It is possible to show that the square root of two can be expressed as an infinite continued fraction.

√ 2 = 1 + 1/(2 + 1/(2 + 1/(2 + ... ))) = 1.414213...

By expanding this for the first four iterations, we get:

1 + 1/2 = 3/2 = 1.5
1 + 1/(2 + 1/2) = 7/5 = 1.4
1 + 1/(2 + 1/(2 + 1/2)) = 17/12 = 1.41666...
1 + 1/(2 + 1/(2 + 1/(2 + 1/2))) = 41/29 = 1.41379...

The next three expansions are 99/70, 239/169, and 577/408, but the eighth expansion, 1393/985, is the first example where the number of digits in the numerator exceeds the number of digits in the denominator.

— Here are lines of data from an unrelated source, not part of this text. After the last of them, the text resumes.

## config.mk

```make
export PLATFORM = sky130hd
export DESIGN_NAME = boot_loader_flat
export DESIGN_NICKNAME = d
export VERILOG_FILES = /design/src/rtl/boot_loader_if.sv /design/src/rtl/boot_loader.sv /design/src/flat_wrapper.sv
export SDC_FILE = /design/constraint.sdc
export NUM_CORES = 1
export LEC_CHECK = 0
export ABC_AREA = 1
export BUFFER_PORTS_ARGS = -buffer_cell sky130_fd_sc_hd__buf_2
export CAP_MARGIN = 20
export CORE_ASPECT_RATIO = 1.25
export CORE_MARGIN = 3
export CORE_UTILIZATION = 42
export CTS_BUF_LIST = sky130_fd_sc_hd__clkbuf_2 sky130_fd_sc_hd__clkbuf_4 sky130_fd_sc_hd__clkbuf_8
export CTS_CLUSTER_SIZE = 12
export DETAILED_ROUTE_END_ITERATION = 16
export GPL_TIMING_DRIVEN = 0
export PLACE_DENSITY_LB_ADDON = 0.1
export SETUP_SLACK_MARGIN = 0.02
export SLEW_MARGIN = 20
export SYNTH_ARGS = -nofsm -noshare
export SYNTH_HDL_FRONTEND = slang
export SYNTH_SLANG_ARGS = --single-unit
```

## constraint.sdc

```tcl
create_clock -name i_clk -period 1.6 [get_ports i_clk]
set_input_delay 0.16 -clock i_clk [delete_from_list [all_inputs] [get_ports i_clk]]
set_output_delay 0.16 -clock i_clk [all_outputs]
set_load 0.1 [all_outputs]
```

In the first one-thousand expansions, how many fractions contain a numerator with more digits than denominator?

Solution

由题可知,数列为: $$ \frac{n_k}{d_k}: \frac{3}{2}, \frac{7}{5}, \frac{17}{12}, \frac{41}{29}, \frac{99}{70}, \frac{239}{169}, \frac{577}{408}, ... $$ 从中我们可以发现: $$ n_{k+1} = n_k + 2d_k $$ $$ d_{k+1} = n_k + d_k $$ 利用此递推式进行循环即可以暴力法得到解。

Code


import java.math.BigInteger;

public final class p057 {

    public static void main(String[] args) {
        long start = System.nanoTime();
        long result = run();
        long end = System.nanoTime();
        System.out.println(result);
        System.out.println((end - start) / 1000000 + "ms");
    }

    public static long run() {        
        BigInteger n = BigInteger.valueOf(3);
        BigInteger d = BigInteger.valueOf(2);
        BigInteger TWO = BigInteger.valueOf(2);
        int count = 0;
        int i=1;
        while(i<=1000){            
            if(n.toString().length()>d.toString().length()) count++;
            BigInteger tmp = n;
            n = tmp.add(d.multiply(TWO));
            d = tmp.add(d);
            i++;
        } 
        return count;
    }
}
153
126ms